The National Museum in Gdansk has installed a collection of impressive works from Lucjan Myrta’s atelier in stately rooms of the Green Gate, a building constituting a part of so-called water gates to the city on the riverbank of Motlawa but since the very beginning performing a function of honour as a residence of Polish monarchs visiting Gdansk.
 This collection, having been created for 30 years, is getting bigger both as it comes to numbers and a scale of objects. A formal exhibition opening took place on Tuesday 15th July 2008 in the presence of the Marshal of Pomerania Voivodeship, Jan Kozlowski, who presented Master Lucjan with the “Gloria Artis” medal of merit, granted by Bogdan Zdrojewski, the Minister of Culture and National Heritage.

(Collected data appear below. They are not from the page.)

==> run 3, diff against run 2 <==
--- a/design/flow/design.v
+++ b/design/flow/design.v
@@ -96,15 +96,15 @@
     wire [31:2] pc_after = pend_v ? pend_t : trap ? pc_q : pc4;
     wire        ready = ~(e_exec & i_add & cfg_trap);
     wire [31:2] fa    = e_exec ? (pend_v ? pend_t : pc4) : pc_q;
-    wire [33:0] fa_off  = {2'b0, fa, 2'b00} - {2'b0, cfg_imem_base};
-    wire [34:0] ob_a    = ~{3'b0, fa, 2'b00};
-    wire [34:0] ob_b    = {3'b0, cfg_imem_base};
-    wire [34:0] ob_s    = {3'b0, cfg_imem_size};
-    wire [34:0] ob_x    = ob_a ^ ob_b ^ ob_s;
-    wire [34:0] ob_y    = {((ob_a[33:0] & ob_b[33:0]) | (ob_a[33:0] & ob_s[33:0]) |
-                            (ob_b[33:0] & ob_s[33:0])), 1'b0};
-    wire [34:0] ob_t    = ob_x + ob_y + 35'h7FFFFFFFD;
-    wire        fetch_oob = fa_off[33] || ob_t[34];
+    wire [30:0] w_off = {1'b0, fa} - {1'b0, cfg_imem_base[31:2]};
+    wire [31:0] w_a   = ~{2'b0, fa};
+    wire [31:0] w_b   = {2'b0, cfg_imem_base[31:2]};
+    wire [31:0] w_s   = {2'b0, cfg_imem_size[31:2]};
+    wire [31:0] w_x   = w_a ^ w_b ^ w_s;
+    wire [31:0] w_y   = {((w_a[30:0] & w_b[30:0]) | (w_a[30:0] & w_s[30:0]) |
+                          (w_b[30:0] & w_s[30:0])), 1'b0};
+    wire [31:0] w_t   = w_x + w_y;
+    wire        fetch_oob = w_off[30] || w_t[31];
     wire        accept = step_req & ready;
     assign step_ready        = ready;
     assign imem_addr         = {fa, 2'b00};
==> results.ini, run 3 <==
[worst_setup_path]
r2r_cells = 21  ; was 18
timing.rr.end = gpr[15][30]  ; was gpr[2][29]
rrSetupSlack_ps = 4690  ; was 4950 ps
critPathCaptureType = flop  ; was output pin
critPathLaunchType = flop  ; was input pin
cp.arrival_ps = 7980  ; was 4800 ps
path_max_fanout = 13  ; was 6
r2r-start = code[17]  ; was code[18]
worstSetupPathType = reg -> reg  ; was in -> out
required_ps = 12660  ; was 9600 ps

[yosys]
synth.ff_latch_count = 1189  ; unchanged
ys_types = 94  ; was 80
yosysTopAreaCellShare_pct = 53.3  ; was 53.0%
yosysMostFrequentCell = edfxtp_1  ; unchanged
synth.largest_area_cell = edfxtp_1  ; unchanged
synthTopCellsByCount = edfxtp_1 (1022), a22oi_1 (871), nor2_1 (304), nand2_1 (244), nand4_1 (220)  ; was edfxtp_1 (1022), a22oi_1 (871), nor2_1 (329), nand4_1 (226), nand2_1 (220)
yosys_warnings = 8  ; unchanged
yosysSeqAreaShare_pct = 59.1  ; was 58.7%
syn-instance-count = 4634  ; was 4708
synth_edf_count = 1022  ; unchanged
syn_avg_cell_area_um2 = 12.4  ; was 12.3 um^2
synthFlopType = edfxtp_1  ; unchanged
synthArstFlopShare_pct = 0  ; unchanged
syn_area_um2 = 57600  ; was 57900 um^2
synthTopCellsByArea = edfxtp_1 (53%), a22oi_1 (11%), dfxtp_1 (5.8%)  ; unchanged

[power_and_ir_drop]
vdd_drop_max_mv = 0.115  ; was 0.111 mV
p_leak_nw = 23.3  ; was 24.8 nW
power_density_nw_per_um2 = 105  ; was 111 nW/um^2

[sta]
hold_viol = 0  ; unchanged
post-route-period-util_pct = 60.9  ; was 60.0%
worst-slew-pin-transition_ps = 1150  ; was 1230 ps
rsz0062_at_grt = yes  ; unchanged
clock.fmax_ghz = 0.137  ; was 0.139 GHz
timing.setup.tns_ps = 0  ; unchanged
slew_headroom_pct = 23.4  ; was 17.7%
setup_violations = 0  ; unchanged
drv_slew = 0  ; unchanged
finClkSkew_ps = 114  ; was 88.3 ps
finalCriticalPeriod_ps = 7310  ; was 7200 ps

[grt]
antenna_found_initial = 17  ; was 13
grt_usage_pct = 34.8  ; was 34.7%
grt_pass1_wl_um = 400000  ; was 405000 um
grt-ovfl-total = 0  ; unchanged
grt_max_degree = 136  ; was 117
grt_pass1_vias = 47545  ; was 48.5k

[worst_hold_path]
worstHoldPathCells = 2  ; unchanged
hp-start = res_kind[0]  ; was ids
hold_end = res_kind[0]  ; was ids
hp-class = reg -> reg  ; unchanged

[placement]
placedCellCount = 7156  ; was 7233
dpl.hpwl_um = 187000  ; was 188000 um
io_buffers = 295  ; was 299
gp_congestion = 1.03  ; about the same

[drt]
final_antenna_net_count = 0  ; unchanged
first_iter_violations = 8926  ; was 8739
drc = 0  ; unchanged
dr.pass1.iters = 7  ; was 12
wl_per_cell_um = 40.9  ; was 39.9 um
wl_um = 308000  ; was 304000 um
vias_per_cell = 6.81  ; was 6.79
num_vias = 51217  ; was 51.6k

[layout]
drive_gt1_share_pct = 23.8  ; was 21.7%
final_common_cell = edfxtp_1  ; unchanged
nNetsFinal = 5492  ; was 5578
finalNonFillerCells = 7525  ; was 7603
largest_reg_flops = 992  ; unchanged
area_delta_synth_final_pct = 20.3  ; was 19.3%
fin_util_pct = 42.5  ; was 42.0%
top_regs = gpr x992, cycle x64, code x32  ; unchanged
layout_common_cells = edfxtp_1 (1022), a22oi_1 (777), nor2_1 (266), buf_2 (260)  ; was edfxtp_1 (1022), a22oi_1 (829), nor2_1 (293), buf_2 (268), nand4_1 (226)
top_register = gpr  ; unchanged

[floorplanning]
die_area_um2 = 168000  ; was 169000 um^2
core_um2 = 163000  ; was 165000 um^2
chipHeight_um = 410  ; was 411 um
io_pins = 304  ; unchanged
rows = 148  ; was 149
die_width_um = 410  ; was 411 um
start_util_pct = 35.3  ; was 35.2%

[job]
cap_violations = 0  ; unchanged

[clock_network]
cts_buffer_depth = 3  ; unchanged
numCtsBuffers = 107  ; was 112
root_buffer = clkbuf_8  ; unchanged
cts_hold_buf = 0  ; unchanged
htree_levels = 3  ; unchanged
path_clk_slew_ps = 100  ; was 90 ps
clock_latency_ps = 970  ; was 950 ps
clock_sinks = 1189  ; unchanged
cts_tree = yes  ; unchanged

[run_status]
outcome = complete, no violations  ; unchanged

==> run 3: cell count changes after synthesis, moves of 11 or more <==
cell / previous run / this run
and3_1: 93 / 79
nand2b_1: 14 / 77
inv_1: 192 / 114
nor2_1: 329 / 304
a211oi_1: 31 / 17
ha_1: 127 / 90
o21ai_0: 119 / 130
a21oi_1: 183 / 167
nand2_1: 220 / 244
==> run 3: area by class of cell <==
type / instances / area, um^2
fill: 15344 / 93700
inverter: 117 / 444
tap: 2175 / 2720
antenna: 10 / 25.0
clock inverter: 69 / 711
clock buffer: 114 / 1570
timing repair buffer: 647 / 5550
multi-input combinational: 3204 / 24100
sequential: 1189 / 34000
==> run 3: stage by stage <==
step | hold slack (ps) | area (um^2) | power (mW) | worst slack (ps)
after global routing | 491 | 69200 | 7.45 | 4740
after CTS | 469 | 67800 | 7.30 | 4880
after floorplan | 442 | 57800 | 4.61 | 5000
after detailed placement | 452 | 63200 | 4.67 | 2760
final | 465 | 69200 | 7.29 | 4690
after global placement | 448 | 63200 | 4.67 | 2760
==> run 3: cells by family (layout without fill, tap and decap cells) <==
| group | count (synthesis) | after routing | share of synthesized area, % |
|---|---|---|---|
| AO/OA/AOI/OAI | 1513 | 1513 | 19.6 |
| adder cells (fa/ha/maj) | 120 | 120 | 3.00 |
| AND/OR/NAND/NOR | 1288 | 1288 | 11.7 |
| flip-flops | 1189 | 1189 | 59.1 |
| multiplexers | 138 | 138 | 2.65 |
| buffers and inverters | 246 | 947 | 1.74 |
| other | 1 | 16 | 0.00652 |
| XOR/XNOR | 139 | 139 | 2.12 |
What follows belongs to an exercise in optimizing a design on an open flow for small area, a short achievable clock period and few clock cycles per item; a production flow would make more cautious choices. RTL that was checked went through simulation tests only; none was proved equivalent to the original. The flow treats the clock pin as an ideal source. Dropping or thinning the clock tree relies on that and would not hold on a real chip. No activity file was given, so power comes from the tool's default toggle rates.

## the previous run
==> flow/design.v <==
module glyph_rounder (
    input  wire       clk,
    input  wire       rst,         
    input  wire       in_valid,
    output wire       in_ready,
    input  wire [7:0] in_data,
    output wire       out_valid,
    input  wire       out_ready,
    output wire [7:0] out_data
);
    reg [7:0] a [0:8];
    reg [6:0] up;
    reg [2:0] kin;           
    reg       a0v;           
    reg [2:0] j;             
    reg       pend;          
    reg       pv;            
    reg       plast;         
    reg [2:0] pcr;
    reg [5:0] rem;           
    reg       inv_a;         
    reg [7:0] obuf, skid;
    reg       ov, sv;
    reg       rdy;           
    assign in_ready  = rdy;
    assign out_valid = ov;
    assign out_data  = obuf;
    wire upper    = pend & ~sv;                 
    wire lower    = a0v & (~pend | ~sv);        
    wire rdy_i    = ~a0v | ~pend | ~sv;         
    wire complete = lower & (kin == 3'd7);      
    wire top      = (j == 3'd0);
    wire bot      = (j == 3'd7);
    wire [6:0] b0  = a[0][6:0];
    wire       s1  = b0[0] ^ b0[1] ^ b0[2];
    wire       c1  = (b0[0] & b0[1]) | (b0[0] & b0[2]) | (b0[1] & b0[2]);
    wire       s2  = b0[3] ^ b0[4] ^ b0[5];
    wire       c2  = (b0[3] & b0[4]) | (b0[3] & b0[5]) | (b0[4] & b0[5]);
    wire       s3  = s1 ^ s2 ^ b0[6];
    wire       c3  = (s1 & s2) | (s1 & b0[6]) | (s2 & b0[6]);
    wire [2:0] pc  = {(c1 & c2) | (c1 & c3) | (c2 & c3), c1 ^ c2 ^ c3, s3};
    wire [5:0] rem_n  = rem - {3'd0, pcr};
    wire       inv_c  = rem[5] | (rem == 6'd0) |
                        ((rem[4:3] == 2'd0) & (pcr >= rem[2:0]));
    wire       inv    = plast ? inv_c : inv_a;
    wire [6:0] ctr = a[8][6:0];
    wire [8:0] hp  = {inv, ctr, inv};               
    wire [6:0] uu  = top ? {7{inv}} : up;
    wire [6:0] dd  = bot ? {7{inv}} : a[7][6:0];
    wire [6:0] cor = (hp[8:2] ^ hp[6:0]) & (uu ^ dd);
    wire [7:0] row_out = {a[8][7], (ctr & ~cor) | ({7{inv}} & cor)};
    wire [8:1] en;
    genvar gp;
    generate
        for (gp = 1; gp < 9; gp = gp + 1) begin : g_en
            assign en[gp] = lower | (upper & (gp > kin));
        end
    endgenerate
    wire       do_lower;
    wire       a0v_n, ofree, skid_en, ov_n, sv_n, rdy_n;
    wire       pend_n = complete | (pend & ~(upper & bot));
    wire [2:0] j_n    = complete ? 3'd0 : j + {2'd0, upper};
    glyph_rounder_late u_late (
        .in_valid  (in_valid),
        .out_ready (out_ready),
        .rdy_i     (rdy_i),
        .a0v_keep  (a0v & ~lower),
        .pend_n    (pend_n),
        .ov        (ov),
        .sv        (sv),
        .consume   (upper),
        .do_lower  (do_lower),
        .a0v_n     (a0v_n),
        .ofree     (ofree),
        .skid_en   (skid_en),
        .ov_n      (ov_n),
        .sv_n      (sv_n),
        .rdy_n     (rdy_n)
    );
    integer p;
    always @(posedge clk) begin
        if (do_lower)
            a[0] <= in_data;
        for (p = 1; p < 9; p = p + 1)
            if (en[p])
                a[p] <= a[p - 1];
        if (upper)
            up <= ctr;
        pcr <= pc;
        if (plast)
            inv_a <= inv_c;
        if (ofree)
            obuf <= sv ? skid : row_out;
        if (skid_en)
            skid <= row_out;
    end
    always @(posedge clk) begin
        if (rst) begin
            kin    <= 3'd0;
            a0v    <= 1'b0;
            j      <= 3'd0;
            pend   <= 1'b0;
            pv     <= 1'b0;
            plast  <= 1'b0;
            rem    <= 6'd29;
            ov     <= 1'b0;
            sv     <= 1'b0;
            rdy    <= 1'b1;
        end else begin
            kin    <= kin + {2'd0, lower};
            a0v    <= a0v_n;
            j      <= j_n;
            pend   <= pend_n;
            pv     <= lower;
            plast  <= complete;
            if (plast)
                rem <= 6'd29;
            else if (pv)
                rem <= rem_n;
            ov     <= ov_n;
            sv     <= sv_n;
            rdy    <= rdy_n;
        end
    end
endmodule
module glyph_rounder_late (
    input  wire       in_valid,
    input  wire       out_ready,
    input  wire       rdy_i,
    input  wire       a0v_keep,
    input  wire       pend_n,
    input  wire       ov,
    input  wire       sv,
    input  wire       consume,
    output wire       do_lower,   
    output wire       a0v_n,
    output wire       ofree,      
    output wire       skid_en,    
    output wire       ov_n,
    output wire       sv_n,
    output wire       rdy_n
);
    assign do_lower = in_valid & rdy_i;
    assign a0v_n    = do_lower | a0v_keep;
    assign ofree    = ~ov | out_ready;
    assign skid_en  = ov & ~out_ready & consume;
    assign ov_n     = sv | consume | (ov & ~out_ready);
    assign sv_n     = ov & ~out_ready & (sv | consume);
    assign rdy_n    = ~a0v_n | ~pend_n | ~sv_n;
endmodule
export LEC_CHECK = 0
export ABC_AREA = 1
export CAP_MARGIN = 20
export CORE_MARGIN = 2
export CORE_UTILIZATION = 40
export PLACE_DENSITY = 0.6
export SETUP_SLACK_MARGIN = 5.0
export SLEW_MARGIN = 20
export SYNTH_HIERARCHICAL = 1
export SYNTH_MINIMUM_KEEP_SIZE = 0
create_clock -name core_clock -period 8.0 [get_ports {clk}]
standard.sh (not shown) runs the stock make flow with config.mk's settings and CLKGATE_MAP_FILE= SYNTH_SCRIPT=/design/flow/synth_recipe.tcl, a recipe that flattens the netlist after the stock synthesis.
==> flow/flow/run.sh <==
#!/bin/bash
# Standard ORFS layout (the standard.sh) with these changes:
#  - port buffers of sky130_fd_sc_hd__buf_2,
#  - a tighter repair_timing target (SETUP_SLACK_MARGIN),
#  - the clock tree built by flow/mcts.tcl: the clock port drives four
#    clkbuf_16, each driving the clock pins of one quarter of the registers.
# Make's output goes to flow_make.log; each ORFS step keeps its own log
# under orfs/logs/.
set -euo pipefail
here=$(pwd)
export MCTS_K=4
export MCTS_BUF=sky130_fd_sc_hd__clkbuf_16
bash standard.sh finish \
    "BUFFER_PORTS_ARGS=-buffer_cell sky130_fd_sc_hd__buf_2" \
    SETUP_SLACK_MARGIN=5.68 \
    "PRE_CTS_TCL=$here/flow/pre_cts.tcl" \
    > flow_make.log 2>&1
Other scripts of this flow, unchanged in this note and not shown: flow/flow/mcts.tcl, flow/flow/pre_cts.tcl
Testbench counts of the previous run, summed over its fixed seeds: cycles 25,680, items 3,200.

The exhibition appears more impressive than during the six-year exposition in the Main Town Hall, called “Sea Jewels”, although the collection lacks quite a few objects having been purchased by the Historical Museum of Gdansk. They have been replaced by new, huge objects, mainly furniture: treasures (from which originates the name of the exhibition) supplemented by a wall table and a big clock (120 kilos – sic!) and nearly 4-metre mahogany, English-style cabinet, exquisitely decorated by colourful amber mosaics showing fantastic and exotic birds. The exhibition is being opened by a peculiar happening in the time of a raw material shortage in the market: large aquariums with sumberged amber nuggets of a unique size in the amount of 71, plus 20,000 cut nuggets with organic inclusions. No museum of amber can be proud of such collection.
The exhibition will be open till 10th December 2008, from Tuesday to Sunday till 8 p.m.